作者姓名:申小营  姜丹  李萌  刘心雨  任广喜  刘春生
作者单位:北京中医药大学 中药学院,北京 102488
基金项目:国家重点研发计划项目(2019YFC1710800)
摘    要:为研究柴胡(Bupleurum chinense DC.)根部可培养内生真菌的多样性,分析山西省不同地区柴胡根部可培养内生真菌多样性的差异性,建立柴胡根部内生真菌库。本文以山西省不同产地的柴胡根为材料,采用传统植物组织平板分离法对柴胡根部可培养内生真菌进行分离培养和分子鉴定。从25个不同产地的柴胡样品根部中共分离培养得到705株真菌,经分子生物学鉴定,其中695株真菌归属为4门14纲23目32科55属119种。晋南地区的优势菌属为镰刀菌属(Fusarium, 32.18%)、亚隔孢壳属(Didymella, 15.96%)、曲霉属(Aspergillus, 8.24%)、异茎点霉属(Paraphoma, 6.91%)、茎点球属(Phoma, 5.32%)、链格孢属(Alternaria, 5.05%),晋北地区的优势菌属为镰刀菌属(31.66%)、曲霉属(15.36%)、链格孢属(9.09%)、亚隔孢壳属(8.15%)、异茎点霉属(7.52%),亚隔孢壳属、曲霉属、链格孢属等优势属的相对丰度差异较大;晋南地区的优势物种为Didymella bellidis(11.44%)、三线镰刀菌(Fusarium tricinctum, 7.98%)、腐皮镰刀菌(Fusarium solani, 7.45%)、锐顶镰孢菌(Fusarium acuminatum, 5.85%)、烟曲霉(Aspergillus fumigatus, 5.85%),晋北地区的优势物种为锐顶镰孢菌(14.11%)、烟曲霉(11.91%)、三线镰刀菌(9.40%)、菊异茎点霉(Paraphoma chrysanthemicola, 5.64%)、D. bellidis(5.64%)、链格孢菌(Alternaria alternata, 5.64%),D. bellidis、锐顶镰孢菌、烟曲霉等优势种的相对丰度差异较大。
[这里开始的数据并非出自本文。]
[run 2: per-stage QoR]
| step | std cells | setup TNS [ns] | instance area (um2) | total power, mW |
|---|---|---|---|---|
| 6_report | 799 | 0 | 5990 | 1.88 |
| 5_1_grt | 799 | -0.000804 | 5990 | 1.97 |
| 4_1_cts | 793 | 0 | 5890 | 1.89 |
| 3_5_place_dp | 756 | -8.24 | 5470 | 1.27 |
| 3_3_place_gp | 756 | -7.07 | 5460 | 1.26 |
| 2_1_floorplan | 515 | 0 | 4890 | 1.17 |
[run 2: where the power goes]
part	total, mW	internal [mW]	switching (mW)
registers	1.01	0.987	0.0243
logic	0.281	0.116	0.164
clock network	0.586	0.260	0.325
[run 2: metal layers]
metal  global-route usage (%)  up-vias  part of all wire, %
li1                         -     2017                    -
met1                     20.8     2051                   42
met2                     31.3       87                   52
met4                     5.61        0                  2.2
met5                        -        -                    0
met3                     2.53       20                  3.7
==> src/rtl/pipeline_pkg.sv <==
`default_nettype none
// ============================================================================
// Module      : pipeline_pkg
// Description : Shared definitions for the pipeline controller. This package
//               holds the FSM state encoding, the default memory-wait timeout
//               and the register-specifier width.
// Revision    : 1.0 - initial release
// ============================================================================
package pipeline_pkg;

    // Register specifier width (32-entry register file)
    localparam int unsigned c_REG_W = 5;

    // Default number of MEM_WAIT cycles tolerated before declaring an error
    localparam int unsigned c_MEM_TIMEOUT_DEFAULT = 64;

    // Controller state encoding. It is visible on State_Out, so the
    // values are fixed.
    typedef enum logic [1:0] {
        ST_RUN      = 2'd0,
        ST_MEM_WAIT = 2'd1,
        ST_HALTED   = 2'd2,
        ST_ERROR    = 2'd3
    } state_t;

endpackage : pipeline_pkg
`default_nettype wire

==> src/rtl/hazard_detect.sv <==
`default_nettype none
// ============================================================================
// Module      : hazard_detect
// Description : Combinational load-use comparator. It flags a hazard when the
//               load in EX writes a non-zero register that the instruction in
//               ID reads.
// Ports       : IDEX_MemRead_In  - load instruction in EX
//               IDEX_Rt_In       - load destination register
//               IFID_Rs_In/Rt_In - source registers of the instruction in ID
//               LoadUse_Out      - load-use hazard detected
// Revision    : 1.0 - initial release
// ============================================================================
module hazard_detect
    import pipeline_pkg::*;
(
    input  logic               IDEX_MemRead_In,
    input  logic [c_REG_W-1:0] IDEX_Rt_In,
    input  logic [c_REG_W-1:0] IFID_Rs_In,
    input  logic [c_REG_W-1:0] IFID_Rt_In,
    output logic               LoadUse_Out
);

    logic w_rt_nonzero;
    logic w_src_match;

    // r0 is hard-wired to zero, so a load into it can never create a hazard
    assign w_rt_nonzero = (IDEX_Rt_In != '0);
    assign w_src_match  = (IDEX_Rt_In == IFID_Rs_In) || (IDEX_Rt_In == IFID_Rt_In);
    assign LoadUse_Out  = IDEX_MemRead_In && w_rt_nonzero && w_src_match;

endmodule : hazard_detect
`default_nettype wire

==> src/rtl/pipeline_ctrl.sv <==
`default_nettype none
// ============================================================================
// Module      : pipeline_ctrl
// Description : Five-stage pipeline hazard/stall controller. This module
//               produces the pipeline-register load enables, the flush and
//               bubble controls, a memory-wait FSM with a timeout, and a
//               saturating stall counter.
// Ports       : CLOCK, RESET_N (async, active-low)
//               IDEX_MemRead_In, IDEX_Rt_In, IFID_Rs_In, IFID_Rt_In - load-use
//               BranchTaken_In, MemReq_In, MemReady_In, Halt_In     - events
//               *WriteEN_Out (0 = hold), IFIDFlush_Out, IDEXFlush_Out,
//               MEMWBBubble_Out, State_Out, StallCount_Out
// Revision    : 1.0 - initial release
// ============================================================================
module pipeline_ctrl
    import pipeline_pkg::*;
#(
    parameter int unsigned MEM_TIMEOUT = c_MEM_TIMEOUT_DEFAULT,
    parameter int unsigned CNT_W       = 16
) (
    input  logic               CLOCK,
    input  logic               RESET_N,
    input  logic               IDEX_MemRead_In,
    input  logic [c_REG_W-1:0] IDEX_Rt_In,
    input  logic [c_REG_W-1:0] IFID_Rs_In,
    input  logic [c_REG_W-1:0] IFID_Rt_In,
    input  logic               BranchTaken_In,
    input  logic               MemReq_In,
    input  logic               MemReady_In,
    input  logic               Halt_In,
    output logic               PCWriteEN_Out,
    output logic               IFIDWriteEN_Out,
    output logic               IDEXWriteEN_Out,
    output logic               EXMEMWriteEN_Out,
    output logic               MEMWBWriteEN_Out,
    output logic               IFIDFlush_Out,
    output logic               IDEXFlush_Out,
    output logic               MEMWBBubble_Out,
    output logic [1:0]         State_Out,
    output logic [CNT_W-1:0]   StallCount_Out
);

    // The timeout counter only needs to reach MEM_TIMEOUT-1
    localparam int unsigned     c_TO_W    = (MEM_TIMEOUT > 1) ? $clog2(MEM_TIMEOUT) : 1;
    localparam logic [c_TO_W-1:0] c_TO_LAST = c_TO_W'(MEM_TIMEOUT - 1);

    state_t              r_state;
    state_t              w_state_next;
    logic [c_TO_W-1:0]   r_timeout;
    logic                w_to_clr;
    logic                w_to_inc;
    logic [CNT_W-1:0]    r_stall_count;
    logic                w_stall_cycle;
    logic                w_load_use;

    hazard_detect u_hazard_detect (
        .IDEX_MemRead_In (IDEX_MemRead_In),
        .IDEX_Rt_In      (IDEX_Rt_In),
        .IFID_Rs_In      (IFID_Rs_In),
        .IFID_Rt_In      (IFID_Rt_In),
        .LoadUse_Out     (w_load_use)
    );

    // State, timeout counter and stall counter
    always_ff @(posedge CLOCK or negedge RESET_N) begin
        if (!RESET_N) begin
            r_state       <= ST_RUN;
            r_timeout     <= '0;
            r_stall_count <= '0;
        end else begin
            r_state <= w_state_next;
            if (w_to_clr) begin
                r_timeout <= '0;
            end else if (w_to_inc) begin
                r_timeout <= r_timeout + c_TO_W'(1);
            end
            if (w_stall_cycle && (r_stall_count != '1)) begin
                r_stall_count <= r_stall_count + CNT_W'(1);
            end
        end
    end

    // Next state and control outputs. Priority inside RUN is
    // halt > memory wait > branch > load-use.
    always_comb begin
        PCWriteEN_Out    = 1'b1;
        IFIDWriteEN_Out  = 1'b1;
        IDEXWriteEN_Out  = 1'b1;
        EXMEMWriteEN_Out = 1'b1;
        MEMWBWriteEN_Out = 1'b1;
        IFIDFlush_Out    = 1'b0;
        IDEXFlush_Out    = 1'b0;
        MEMWBBubble_Out  = 1'b0;
        w_state_next     = r_state;
        w_to_clr         = 1'b0;
        w_to_inc         = 1'b0;

        unique case (r_state)
            ST_RUN, ST_MEM_WAIT: begin
                if (Halt_In) begin
                    PCWriteEN_Out    = 1'b0;
                    IFIDWriteEN_Out  = 1'b0;
                    IDEXWriteEN_Out  = 1'b0;
                    EXMEMWriteEN_Out = 1'b0;
                    MEMWBWriteEN_Out = 1'b0;
                    MEMWBBubble_Out  = 1'b1;
                    w_state_next     = ST_HALTED;
                end else if ((r_state == ST_RUN) ? (MemReq_In && !MemReady_In) : !MemReady_In) begin
                    // Freeze everything upstream of MEM. MEM_WB keeps loading,
                    // but with a bubble, so the stalled access retires once.
                    PCWriteEN_Out    = 1'b0;
                    IFIDWriteEN_Out  = 1'b0;
                    IDEXWriteEN_Out  = 1'b0;
                    EXMEMWriteEN_Out = 1'b0;
                    MEMWBBubble_Out  = 1'b1;
                    if (r_state == ST_RUN) begin
                        w_state_next = ST_MEM_WAIT;
                        w_to_clr     = 1'b1;
                    end else if (r_timeout == c_TO_LAST) begin
                        w_state_next = ST_ERROR;
                    end else begin
                        w_to_inc     = 1'b1;
                    end
                end else if (r_state == ST_MEM_WAIT) begin
                    w_state_next = ST_RUN;
                end else if (BranchTaken_In) begin
                    // A taken branch squashes the younger instructions, which
                    // makes any load-use stall on them irrelevant
                    IFIDFlush_Out = 1'b1;
                    IDEXFlush_Out = 1'b1;
                end else if (w_load_use) begin
                    PCWriteEN_Out   = 1'b0;
                    IFIDWriteEN_Out = 1'b0;
                    IDEXFlush_Out   = 1'b1;
                end
            end
            default: begin
                // HALTED and ERROR are held until reset
                PCWriteEN_Out    = 1'b0;
                IFIDWriteEN_Out  = 1'b0;
                IDEXWriteEN_Out  = 1'b0;
                EXMEMWriteEN_Out = 1'b0;
                MEMWBWriteEN_Out = 1'b0;
                MEMWBBubble_Out  = 1'b1;
            end
        endcase
    end

    assign w_stall_cycle  = !PCWriteEN_Out && ((r_state == ST_RUN) || (r_state == ST_MEM_WAIT));
    assign State_Out      = r_state;
    assign StallCount_Out = r_stall_count;

endmodule : pipeline_ctrl
`default_nettype wire
===== src/rtl/register_file.sv =====
// register_file: multi-entry register file with one write port and two
// independent registered read ports (1-cycle read latency).
// Optional feature macro: REGISTER_FILE_BYPASS_EN
//   defined   -> a read of the address being written in the same cycle
//                returns the new write data (write-first)
//   undefined -> such a read returns the entry's pre-write value (read-first)
// Reset is synchronous and active-low; addresses >= REG_COUNT are ignored
// for writes and read back as zero.
module register_file #(
  parameter int                   BIT_WIDTH   = 32,
  parameter int                   REG_COUNT   = 16,
  parameter logic [BIT_WIDTH-1:0] RESET_VALUE = '0,
  localparam int                  ADDR_W      = (REG_COUNT > 1) ? $clog2(REG_COUNT) : 1
) (
  input  logic                 clk,
  input  logic                 reset,
  input  logic                 wr_en,
  input  logic [ADDR_W-1:0]    wr_addr,
  input  logic [BIT_WIDTH-1:0] wr_data,
  input  logic                 rd0_en,
  input  logic [ADDR_W-1:0]    rd0_addr,
  output logic [BIT_WIDTH-1:0] rd0_data,
  output logic                 rd0_valid,
  input  logic                 rd1_en,
  input  logic [ADDR_W-1:0]    rd1_addr,
  output logic [BIT_WIDTH-1:0] rd1_data,
  output logic                 rd1_valid
);

  // Entry count expressed at address width + 1 so the range compare is exact.
  localparam logic [ADDR_W:0] COUNT_W = REG_COUNT[ADDR_W:0];

  // True when the address selects an implemented entry.
  function automatic logic in_range(input logic [ADDR_W-1:0] addr);
    return ({1'b0, addr} < COUNT_W);
  endfunction

  logic [BIT_WIDTH-1:0] mem_q [REG_COUNT];
  logic [BIT_WIDTH-1:0] mem_d [REG_COUNT];

  logic [BIT_WIDTH-1:0] rd0_data_q, rd0_data_d;
  logic [BIT_WIDTH-1:0] rd1_data_q, rd1_data_d;
  logic                 rd0_valid_q, rd0_valid_d;
  logic                 rd1_valid_q, rd1_valid_d;

  logic                 wr_hit_s;
  logic [BIT_WIDTH-1:0] rd0_mem_s, rd1_mem_s;
  logic [BIT_WIDTH-1:0] rd0_sel_s, rd1_sel_s;

  // A write only lands when it targets an implemented entry.
  assign wr_hit_s = wr_en & in_range(wr_addr);

  // Stored value seen by each read port; unimplemented addresses read as zero.
  assign rd0_mem_s = in_range(rd0_addr) ? mem_q[rd0_addr] : {BIT_WIDTH{1'b0}};
  assign rd1_mem_s = in_range(rd1_addr) ? mem_q[rd1_addr] : {BIT_WIDTH{1'b0}};

`ifdef REGISTER_FILE_BYPASS_EN
  // Write-first: forward the in-flight write data on a same-address read.
  assign rd0_sel_s = (wr_hit_s && (rd0_addr == wr_addr)) ? wr_data : rd0_mem_s;
  assign rd1_sel_s = (wr_hit_s && (rd1_addr == wr_addr)) ? wr_data : rd1_mem_s;
`else
  // Read-first: a same-address read sees the value before this cycle's write.
  assign rd0_sel_s = rd0_mem_s;
  assign rd1_sel_s = rd1_mem_s;
`endif

  // Next-state for the storage array and both read ports.
  always_comb begin
    mem_d       = mem_q;
    rd0_data_d  = rd0_data_q;
    rd0_valid_d = 1'b0;
    rd1_data_d  = rd1_data_q;
    rd1_valid_d = 1'b0;

    if (wr_hit_s) begin
      mem_d[wr_addr] = wr_data;
    end else begin
      mem_d = mem_q;
    end

    if (rd0_en) begin
      rd0_data_d  = rd0_sel_s;
      rd0_valid_d = 1'b1;
    end else begin
      rd0_data_d  = rd0_data_q;
      rd0_valid_d = 1'b0;
    end

    if (rd1_en) begin
      rd1_data_d  = rd1_sel_s;
      rd1_valid_d = 1'b1;
    end else begin
      rd1_data_d  = rd1_data_q;
      rd1_valid_d = 1'b0;
    end
  end

  // State registers; synchronous reset wins over any write or read request.
  always_ff @(posedge clk) begin
    if (!reset) begin
      for (int i = 0; i < REG_COUNT; i++) begin
        mem_q[i] <= RESET_VALUE;
      end
      rd0_data_q  <= {BIT_WIDTH{1'b0}};
      rd0_valid_q <= 1'b0;
      rd1_data_q  <= {BIT_WIDTH{1'b0}};
      rd1_valid_q <= 1'b0;
    end else begin
      mem_q       <= mem_d;
      rd0_data_q  <= rd0_data_d;
      rd0_valid_q <= rd0_valid_d;
      rd1_data_q  <= rd1_data_d;
      rd1_valid_q <= rd1_valid_d;
    end
  end

  assign rd0_data  = rd0_data_q;
  assign rd0_valid = rd0_valid_q;
  assign rd1_data  = rd1_data_q;
  assign rd1_valid = rd1_valid_q;

endmodule


===== config.mk =====
export PLATFORM = sky130hd
export DESIGN_NAME = register_file
export DESIGN_NICKNAME = d
export VERILOG_FILES = /design/src/rtl/register_file.sv
export SDC_FILE = /design/constraint.sdc
export NUM_CORES = 1
export LEC_CHECK = 0
export ABC_AREA = 1
export BUFFER_PORTS_ARGS = -buffer_cell sky130_fd_sc_hd__buf_4
export CAP_MARGIN = 15
export CORE_ASPECT_RATIO = 1.2
export CORE_MARGIN = 3
export CORE_UTILIZATION = 40
export CTS_CLUSTER_DIAMETER = 80
export DETAILED_ROUTE_END_ITERATION = 10
export PLACE_DENSITY = 0.53
export SYNTH_ARGS = -nofsm -noshare
export SYNTH_HDL_FRONTEND = slang
export SYNTH_SLANG_ARGS = --single-unit

===== constraint.sdc =====
create_clock -name clk -period 2.15 [get_ports clk]
set_clock_uncertainty 0.1 [all_clocks]
set_input_delay 0.1075 -clock clk [delete_from_list [all_inputs] [get_ports clk]]
set_output_delay 0.1075 -clock clk [all_outputs]
set_load 0.02 [all_outputs]

==> results.py <==
metrics = {
    "run_status": {
        "outcome": "completed",
    },
    "setup_path": {
        "required_ns": 2.59,
        "start_kind": "input pin",
        "cp-end-kind": "register",
        "slowest_stage": "inv_2",
        "crit_buf_inv": 4,
        "timing.rr.end": "rd1_data[12]$_SDFFE_PN0P_",
        "worst-path-max-fanout": 32,
        "path_class": "in2reg",
        "slowest_delay_ns": 0.73,
        "cp_top_family": "buffers and inverters",
        "r2r_cells": 8,
        "crit_chain": "dlygate4sd3_1 -> buf_4 -> nand2_1 -> inv_2 -> nand2_1 -> nor2_4 -> inv_2 -> nor2_1 -> nor2_1",
        "r2r-start": "mem_q[332]$_SDFFE_PN0P_",
        "reg2reg_slack_ns": 0.83,
        "cp_data_arrival_time_ns": 2.17,
    },
    "timing": {
        "rsz0062_at_grt": "false",
        "worst_slack_ns": 0.4223,
        "finalSetupTns_ns": 0,
        "fin_crit_ns": 1.728,
        "whs_ns": 0.04609,
        "fmax_mhz": 578.8,
        "tightest_slew_ns": 1.095,
        "period_share_pct": 80.36,
        "relSlewSlack_pct": 26.90,
        "finalHoldViolCount": 0,
        "finalMaxSlewViolations": 0,
        "setup_viol_count_final": 0,
    },
    "placed_design": {
        "hpwl_um": 76010,
        "dp_cells": 5777,
        "post_dp_cell_area_sq_mm": 0.03215,
        "port_buffers": 114,
        "dp_slack_ns": 0.3744,
        "gp_congestion": 0.8287,
    },
    "routing": {
        "wire_per_inst_um": 22.04,
        "routed_wl_um": 131000,
        "vias": 32750,
        "postRouteAntennaNets": 0,
        "drt-vias-per-instance": 5.512,
        "drt-pass1-iter-count": 6,
        "drt_iter0_markers": 3764,
        "route.detailed.drc": 0,
    },
    "synth": {
        "synth-xor-area-share_pct": 0,
        "synth_nets": 5006,
        "ys_top_cells_by_area": "dfxtp_1 (39%), nand2_1 (17%), nand3_1 (14%)",
        "synth_seq_cells": 578,
        "synth_cells": 4957,
        "synth_adder_area_share_pct": 0,
        "synth_top_cell_area_share_pct": 38.51,
        "yosysSeqAreaShare_pct": 38.51,
        "yosysTopAreaCell": "dfxtp_1",
        "yosysWarningCount": 0,
        "synth_mux_area_share_pct": 0,
        "synth-compound-area-share_pct": 10.13,
        "synth.avg_cell_area_sq_um": 6.061,
        "synth_top_family_by_area": "simple AND/OR/NAND/NOR gates",
        "synth_area_sq_mm": 0.03005,
        "synthDistinctLibCells": 14,
        "synth-simple-area-share_pct": 43.08,
    },
    "layout": {
        "synthToLayoutAreaGrowth_pct": 15.62,
        "drive_above_1_share_pct": 7.653,
        "final_cells": 5941,
        "design_area_sq_mm": 0.03474,
        "finalNetCount": 4939,
        "final_util_pct": 46.91,
        "fillers": 7884,
    },
    "floorplan": {
        "die-area_sq_mm": 0.07845,
        "rows": 109,
        "core_region_area_sq_mm": 0.07405,
        "die_w_um": 256.2,
        "start_util_pct": 40.57,
        "die_h_um": 306.2,
        "io_pins": 115,
    },
    "clocking": {
        "clock_sinks": 578,
        "cts_root_buf": "clkbuf_16",
        "cts_tree": "built",
        "htree_levels": 3,
        "clk_latency_ns": 0.61,
        "postCtsSetupRepairBufs": 0,
        "cts.repair.resized": 0,
        "cts.clk_slew.worst_paths_ns": 0.06,
        "cts_hold_buf": 41,
        "cts_max_path_buffers": 3,
        "cts_made_buffers": 69,
    },
    "grt": {
        "track_usage_pct": 32.34,
        "grt_pass1_vias": 30250,
        "grt_pass1_wl_um": 195700,
        "grt_max_degree": 100,
        "gr-total-overflow": 0,
        "antenna_found_initial": 3,
    },
    "pwr": {
        "p_per_area_mw_per_mm2": 759.6,
        "power_mw": 26.39,
        "cellLeakagePower_nw": 14.25,
        "vdd.ir_drop.worst_mv": 0.5567,
    },
    "hold_path": {
        "worstHoldEndpoint": "mem_q[327]$_SDFFE_PN0P_",
        "holdCritStartpoint": "wr_addr[0]",
        "worstHoldPathType": "in2reg",
        "worstHoldPathCells": 6,
    },
    "flow_run": {
        "maxCapViolations": 0,
    },
}
-- power breakdown --
part / total [mW] / internal [mW] / switching, mW / leakage (nW)
clock: 11.6 / 6.72 / 4.88 / 1.08
combinational: 3.54 / 1.09 / 2.45 / 8.48
sequential: 11.2 / 11.0 / 0.228 / 4.69
-- cells by family after synthesis --
logic type      after synthesis
compound gates              608
simple gates               3164
flops                       578
buf+inv                     607
-- how the worst max path moves through the flow --
stage	to	cells after the start	slack (ns)	start
after global routing	mem_q[276]$_SDFFE_PN0P_	9	0.33	wr_addr[1]
final	mem_q[287]$_SDFFE_PN0P_	9	0.42	wr_addr[1]
after CTS	mem_q[60]$_SDFFE_PN0P_	8	0.46	wr_addr[2]
after global placement	rd0_data[23]$_SDFFE_PN0P_	11	0.40	rd0_addr[0]
after floorplan	rd0_data[11]$_SDFFE_PN0P_	10	0.91	rd0_addr[1]
after detailed placement	mem_q[32]$_SDFFE_PN0P_	7	0.37	wr_addr[3]
-- layout by cell type (no fill, tap or decap), types with 5 or more instances in the layout --
master,Yosys,layout
nor2_1,964,963
nand3_2,0,8
clkinv_2,0,17
buf_4,6,177
clkbuf_16,0,73
nor2_4,0,5
inv_2,15,18
o21ai_0,494,494
dfxtp_1,578,578
buf_12,0,55
nand3_1,843,832
clkbuf_1,222,20
inv_1,176,167
o21ai_1,18,18
a21oi_1,96,96
nand2_1,1352,1352
dlygate4sd3_1,0,41
clkbuf_8,0,8
-- cell usage after synthesis --
cell type,count
a21oi_1,96
buf_1,38
buf_2,150
buf_4,6
clkbuf_1,222
dfxtp_1,578
inv_1,176
inv_2,15
nand2_1,1352
nand3_1,843
nor2_1,964
nor2_2,5
o21ai_0,494
o21ai_1,18
-- sequential cells by signal (all words and copies together), names as in the netlist --
signal,cells
rd0_valid,1
mem_q,512
rd0_data,32
rd1_data,32
rd1_valid,1
-- final cells by class --
cell class / count / area, sq um / share of cell area (%)
Antenna cell: 3 / 7.507 / 0.02161
Clock buffer: 101 / 2012 / 5.791
Clock inverter: 19 / 155.1 / 0.4466
Inverter: 191 / 744.5 / 2.143
Multi-Input combinational cell: 3772 / 16090 / 46.32
Sequential cell: 578 / 11570 / 33.31
Tap cell: 999 / 1250 / 3.598
Timing Repair Buffer: 278 / 2908 / 8.370
-- tightest hold or removal path, stage by stage --
cell	delay, ns
buf_4	0.12
inv_1	0.06
nor2_1	0.10
nand3_2	0.17
o21ai_0	0.09
nor2_1	0.07
-- layer usage --
| layer | global-route usage (%) | share of wire, % |
|---|---|---|
| met1 | 43.72 | 43 |
| met2 | 53.12 | 46 |
| met3 | 4.891 | 8.4 |
| met4 | 10.44 | 3.1 |
| met5 | 0 | 0 |
Note: power is estimated with default switching activity, not from simulation.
差异性分析表明晋南地区的生物多样性显著高于晋北地区,D. bellidis、锐顶镰孢菌、烟曲霉等优势种的相对丰度差异较大,为进一步研究柴胡根内生真菌相对丰度差异较大的物种及其不同菌株对柴胡皂苷积累的影响提供参考。

关 键 词:内生真菌  柴胡  多样性  差异性分析  分子生物学鉴定

Diversity of Culturable Endophytic Fungi from the Roots of Chinese Thorowax (Bupleurum chinense) in Different Regions of Shanxi Province
SHEN Xiao-ying,JIANG Dan,LI Meng,LIU Xin-yu,REN Guang-xi,LIU Chun-sheng.Diversity of Culturable Endophytic Fungi from the Roots of Chinese Thorowax (Bupleurum chinense) in Different Regions of Shanxi Province[J].Journal of Microbiology,2023(6):18-34.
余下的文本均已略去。